Der piratige Hutmacher oder der glücklose Jack?
Filmfacts «Pirates of the Caribbean – Salazars Rache»
- Regie: Joachim Rønning, Espen Sandberg
- Produktion: Jerry Bruckheimer
- Drehbuch: Jeff Nathanson
- Story: Jeff Nathanson, Terry Rossio
- Basierend auf: Walt Disneys «Pirates of the Caribbean» und Figuren von Ted Elliott, Terry Rossio, Stuart Beattie, Jay Wolpert
- Darsteller: Johnny Depp, Javier Bardem, Brenton Thwaites, Kaya Scodelario, Kevin McNally, Geoffrey Rush, Golshifteh Farahani, Stephen Graham
- Musik: Geoff Zanelli
- Kamera: Paul Cameron
- Schnitt: Roger Barton, Leigh Folsom Boyd
- Laufzeit: 129 Minuten
- FSK: ab 12 Jahren
Wie sonderbar passend. Denn auch Jack ist nicht mehr der Alte.

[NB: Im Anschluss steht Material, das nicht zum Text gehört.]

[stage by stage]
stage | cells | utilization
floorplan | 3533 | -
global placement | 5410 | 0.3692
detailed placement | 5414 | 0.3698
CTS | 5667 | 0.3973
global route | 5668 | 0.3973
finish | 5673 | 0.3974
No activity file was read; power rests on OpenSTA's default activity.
===== config.mk =====
export PLATFORM = sky130hd
export DESIGN_NAME = pipe_fifo
export DESIGN_NICKNAME = d
export VERILOG_FILES = /design/src/rtl/pipe_fifo.sv
export VERILOG_INCLUDE_DIRS = /design/src /design/src/rtl
export SDC_FILE = /design/constraint.sdc
export NUM_CORES = 1
export LEC_CHECK = 0
export BUFFER_PORTS_ARGS = -buffer_cell sky130_fd_sc_hd__clkbuf_2
export CORE_MARGIN = 5
export CORE_UTILIZATION = 56
export CTS_CLUSTER_SIZE = 10
export DETAILED_ROUTE_END_ITERATION = 8
export GPL_TIMING_DRIVEN = 0
export MAX_ROUTING_LAYER = met4
export PLACE_DENSITY = 0.78
export SLEW_MARGIN = 5
export SYNTH_ARGS = -nofsm -noshare
export SYNTH_HDL_FRONTEND = slang
export SYNTH_SLANG_ARGS = --single-unit
export TNS_END_PERCENT = 1

===== constraint.sdc =====
create_clock -name clk -period 2.93 [get_ports clk]
set_input_delay 0.586 -clock clk [delete_from_list [all_inputs] [get_ports clk]]
set_output_delay 0.586 -clock clk [all_outputs]
set_load 0.02 [all_outputs]

===== src/rtl/rv_ex_config.svh =====
`ifndef RV_EX_CONFIG_SVH
`define RV_EX_CONFIG_SVH

// Width of the integer data path and of every register
`define RV_XLEN 32

// Architectural register count, x0 included
`define RV_NREGS 32

// Entries in the request FIFO between decode and execute
`define RV_FIFO_DEPTH 4

// Multiplier build switch
// With 0 the multiply instructions are decoded as illegal and their data reads as zero
`define RV_MUL_ENABLE 1

`endif

===== src/rtl/pipe_fifo.sv =====
`default_nettype none
`timescale 1ns/1ps
`include "rv_ex_config.svh"

module pipe_fifo #(
  parameter type payload_t = logic [`RV_XLEN-1:0],
  parameter int  DEPTH     = `RV_FIFO_DEPTH
) (
  input  logic     clk,
  input  logic     reset_i,
  input  logic     in_valid_i,
  input  payload_t in_data_i,
  output logic     in_ready_o,
  output logic     out_valid_o,
  output payload_t out_data_o,
  input  logic     out_ready_i
);

  localparam int PTR_W = (DEPTH > 1) ? $clog2(DEPTH) : 1;
  localparam int CNT_W = $clog2(DEPTH + 1);

  payload_t         mem_q [DEPTH];
  logic [PTR_W-1:0] wr_ptr_q;
  logic [PTR_W-1:0] rd_ptr_q;
  logic [CNT_W-1:0] count_q;
  logic             full;
  logic             push;
  logic             pop;

  function automatic logic [PTR_W-1:0] next_ptr(input logic [PTR_W-1:0] ptr);
    return (ptr == PTR_W'(DEPTH - 1)) ? '0 : ptr + 1'b1;
  endfunction

  assign full        = (count_q == CNT_W'(DEPTH));
  assign out_valid_o = (count_q != '0);
  assign in_ready_o  = !full || out_ready_i;  // A full FIFO still takes a push on a pop
  assign push        = in_valid_i && in_ready_o;
  assign pop         = out_valid_o && out_ready_i;
  assign out_data_o  = mem_q[rd_ptr_q];  // Head is visible without a read strobe

  always_ff @(posedge clk) begin
    if (reset_i) begin
      wr_ptr_q <= '0;
      rd_ptr_q <= '0;
      count_q  <= '0;
    end else begin
      if (push) wr_ptr_q <= next_ptr(wr_ptr_q);
      if (pop) rd_ptr_q <= next_ptr(rd_ptr_q);
      if (push && !pop) begin
        count_q <= count_q + 1'b1;
      end else if (pop && !push) begin
        count_q <= count_q - 1'b1;
      end
    end
  end

  always_ff @(posedge clk) begin
    if (push) begin
      mem_q[wr_ptr_q] <= in_data_i;
    end
  end

endmodule

`default_nettype wire


==> summary by stage <==
Run status
The run finished with clean final reports.

Layout
The library cells used most frequently in the layout, excluding fill and tap cells, are edfxtp_1, clkbuf_2, mux4_2, clkbuf_16, dfxtp_1. The final net count is approximately 350. The area growth from synthesis to layout is 21.43%. For this run, the share of the core covered by cells in the final layout is 70.12%.

The antenna diode instance count is 0. After filler insertion, the fill cell instance count of the layout stands at 537. The library cell used most frequently in the layout, excluding fill and tap cells, is edfxtp_1. The fraction of layout instances using a drive strength above 1 is 46.03%.

CTS
Clock tree synthesis inserted a total of 17 buffers. After clock tree synthesis, the clock-pin slew on the worst setup and hold paths is 0.06 ns. For this design, the sink count on the clock tree is 137. Counting along the longest clock path gives a buffer depth of 2. The buffers inserted during post-CTS setup optimization is 0. The H-tree generated during clock tree synthesis spans 4 levels.

The TritonCTS clock tree is built. The clock latency at the later pin of the worst-skew pair is 0.51 ns. The cell at the root of the clock tree is clkbuf_8. The number of hold buffers added after cts is 0. After clock tree synthesis, the repair step resized 0 gates.

Detailed routing
The wire length on met2 is ~4400 um. The total length of routed wires is roughly 8500 um. After detailed routing, the number of vias per cell comes to 5.667. In this run, the number of DRC markers left after iteration 0 of detailed routing was 83. In the final routed layout, each cell accounts on average for 20.15 um. After detailed routing, the met3 layer carries 504 um of wire. The final route contains 2397 vias. Routed signal wires occupy layers up through met4. The total iterations of the first detailed-routing run is 5. The routed length on met1 is ~3600 um. After detailed routing, the number of remaining DRC violations is 0. Once detail routing completed, the nets flagged for antenna violations numbered 0.

Floorplan
Once the floorplan was initialized, standard cells occupied a little under 60% of the core. The floorplan step set the die width to 105.3 um. The die is 105.3 um tall. The placement row count is 34.

The die covers 11090 um2. During I/O placement, the number of pins put on the boundary was 70. The floorplan step defined a core boundary enclosing 8806 um2.

Synthesis
Counting every instance in the synthesized netlist gives 215. The synthesized cell area is between 5000 and 6000 um2. In this run, distinct cell masters in the synthesized netlist total 26. The average cell area after synthesis is approximately 24 um2. The total nets after synthesis is ~260.

During synthesis, Yosys emitted a total of 0 warnings. The portion of the post-synthesis area used by sequential elements is 79.13%. The synthesized design contains 137 register bits.

Timing
The share of the cycle needed by the critical path after routing is 91.28%. The final number of max-transition violations is 0. The total negative slack is 0 ns.

Setup repair after global routing left no endpoint under its margin. The routed design could run at a clock period as short as about 2.7 ns. The final-report hold violation count came to 0. The worst slew margin relative to its limit is 40.81%. Timing would allow up to 373.9 MHz.

Setup violations remaining at the end of the flow were counted as 0. At the pin with the least slew margin, the transition time is 0.8879 ns. The clock skew after layout is approximately 0.015 ns.

Min path
The path with the worst hold slack has its endpoint at mem_q[0][10]$_DFFE_PP_. The cell count of the worst hold path is 1. The worst hold path belongs to the class in2reg.

The worst hold path begins at in_data_i[10].

Global route
The maximum number of pins on one net before global-route repair is 33. The first global-routing pass estimated roughly 14000 um of wire. The via count of the first global-routing pass is 2609. The number of antenna violations at the first check in global routing is 0. The global-route usage over all layers is around 17%.

The residual overflow from global routing is 0.

Worst setup path
The required arrival time at the worst endpoint is 2.34 ns. The nature of the critical path startpoint is a flip-flop. In this run the critical register-to-register path is launched from count_q[1]$_SDFFE_PP0P_. The endpoint of the most critical register-to-register path is count_q[2]$_SDFFE_PP0P_.

In this run the worst path has a maximum fanout of 10. The arrival time at the worst endpoint is 2.09 ns. The kind of end point of the critical path is an output port. The worst register-to-register path has a depth of 7. The minimum setup slack among reg-to-reg paths is around 0.59 ns. The class of the most critical setup path is reg2out.

Place
The placed wire-length estimate after detailed placement is 5083 um. The number of input and output port buffers inserted is between 60 and 70. The routability congestion estimate from global placement is 0.6899.

Power and ir drop
The leakage power is about 2.2 nW. Across the VDD grid, the largest voltage drop is 461.2 uV. Dividing total power by cell area gives a power density of 918.5 nW/um2.

Run
The max-cap check violation count is 0.
critical path, cell delays in order, from the launching register on:
cell and delay (ns):
dfxtp_1 0.32, buf_2 0.16, buf_2 0.35, mux4_2 0.58
clkbuf_2 0.18
cell usage after synthesis:
master	n	area share [%]
edfxtp_1	128	76
mux4_2	32	14
dfxtp_1	9	3.5
ha_1	6	1.5
and3_2	4	0.59
buf_2	4	0.39
a21oi_1	3	0.30
clkbuf_1	3	0.22
inv_1	3	0.22
nor2_1	3	0.22
mux2i_1	2	0.39
nand3_1	2	0.20
or3_1	2	0.25
xor2_1	2	0.34
a21o_1	1	0.15
and2_4	1	0.17
buf_1	1	0.074
buf_6	1	0.22
fa_1	1	0.39
nand2_1	1	0.074
nor3_1	1	0.098
o21ai_0	1	0.098
o31ai_1	1	0.15
o31ai_2	1	0.25
or3_2	1	0.15
or4b_4	1	0.27
per-stage QoR:
| stage | area (um2) | power, W | setup WS (ns) | hold WS (ns) | std cells |
|---|---|---|---|---|---|
| after floorplan | 5085 | 0.003213 | 0.5772 | 0.4634 | 215 |
| final | 6175 | 0.005671 | 0.2554 | 0.2917 | 423 |
| after detailed placement | 5560 | 0.003562 | 0.4136 | 0.5074 | 391 |
| after CTS | 6175 | 0.005732 | 0.1847 | 0.2725 | 423 |
| after global placement | 5560 | 0.003530 | 0.4470 | 0.4884 | 391 |
| after global routing | 6175 | 0.005925 | 0.08909 | 0.2797 | 423 |
area by class of cell:
type,count,area [um2],area share (%)
Sequential cell,137,4024,65.17
Tap cell,108,135.1,2.188
Multi-Input combinational cell,66,1003,16.25
Clock inverter,15,200.2,3.242
Clock buffer,17,414.1,6.707
Timing Repair Buffer,68,340.3,5.512
Inverter,3,11.26,0.1824
Buffer,9,46.29,0.7497
power breakdown:
part	internal, W	switching, W
combinational	0.000472	0.000643
sequential	0.00233	0.0000652
clock	0.00138	0.000780
total	0.00418	0.00149
how the worst max path moves through the flow:
| stage | start | end | slack (ns) | cells past startpoint |
|---|---|---|---|---|
| 2_1_floorplan | out_ready_i | count_q[2]$_SDFFE_PP0P_ | 0.58 | 9 |
| 3_3_place_gp | out_ready_i | count_q[2]$_SDFFE_PP0P_ | 0.45 | 10 |
| 3_5_place_dp | out_ready_i | count_q[2]$_SDFFE_PP0P_ | 0.41 | 10 |
| 4_1_cts | flip-flop | out_data_o[7] | 0.18 | 4 |
| 5_1_grt | flip-flop | out_data_o[7] | 0.09 | 4 |
| 6_report | flip-flop | out_data_o[7] | 0.26 | 4 |
registers in the layout (all words and copies together) (netlist names), named ones only:
register and count:
wr_ptr_q 2, rd_ptr_q 2, count_q 3, mem_q 128
logic make-up after synthesis:
family / Yosys count / share of synthesized area, %
AOI/OAI and AO/OA: 7 / 0.9349
xor gates and xnor gates: 2 / 0.3446
adders and majority gates: 7 / 1.870
buffers and inverters: 12 / 1.132
DFF: 137 / 79.13
muxes: 34 / 14.57
and+or+nand+nor: 16 / 2.018
layer usage:
layer	GRT usage (%)	vias to the layer above
met5	-	-
met4	5.623	0
met3	5.562	5
met2	27.50	66
met1	21.75	1246
li1	-	1080
Power figures use the tool's default switching activity.
--- config.mk ---
export PLATFORM = sky130hd
export DESIGN_NAME = ex_alu
export DESIGN_NICKNAME = d
export VERILOG_FILES = /design/src/rtl/rv_ex_pkg.sv /design/src/rtl/ex_alu.sv
export VERILOG_INCLUDE_DIRS = /design/src /design/src/rtl
export SDC_FILE = /design/constraint.sdc
export NUM_CORES = 2
export LEC_CHECK = 0
export BUFFER_PORTS_ARGS = -buffer_cell sky130_fd_sc_hd__buf_2
export CAP_MARGIN = 10
export CORE_UTILIZATION = 40
export DETAILED_ROUTE_END_ITERATION = 10
export PLACE_DENSITY_LB_ADDON = 0.08
export RECOVER_POWER = 100
export SYNTH_ARGS = -nofsm -noshare
export SYNTH_HDL_FRONTEND = slang
export SYNTH_SLANG_ARGS = --single-unit
--- constraint.sdc ---
create_clock -name clk -period 32.9 [get_ports clk]
set_input_delay 4.935 -clock clk [delete_from_list [all_inputs] [get_ports clk]]
set_output_delay 4.935 -clock clk [all_outputs]
set_load 0.02 [all_outputs]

Er hat sich dermaßen verändert, dass sich zunächst Sorgen aufdrängen, Drehbuchautor Jeff Nathanson («Catch Me If You Can»-Schreiber und Novize in Sachen «Pirates of the Caribbean») wüsste womöglich nicht, wie diese Figur geschrieben werden muss. Oder ist es etwa so, dass Depp tatsächlich verlernt hat, was diese Rolle so einzigartig machte?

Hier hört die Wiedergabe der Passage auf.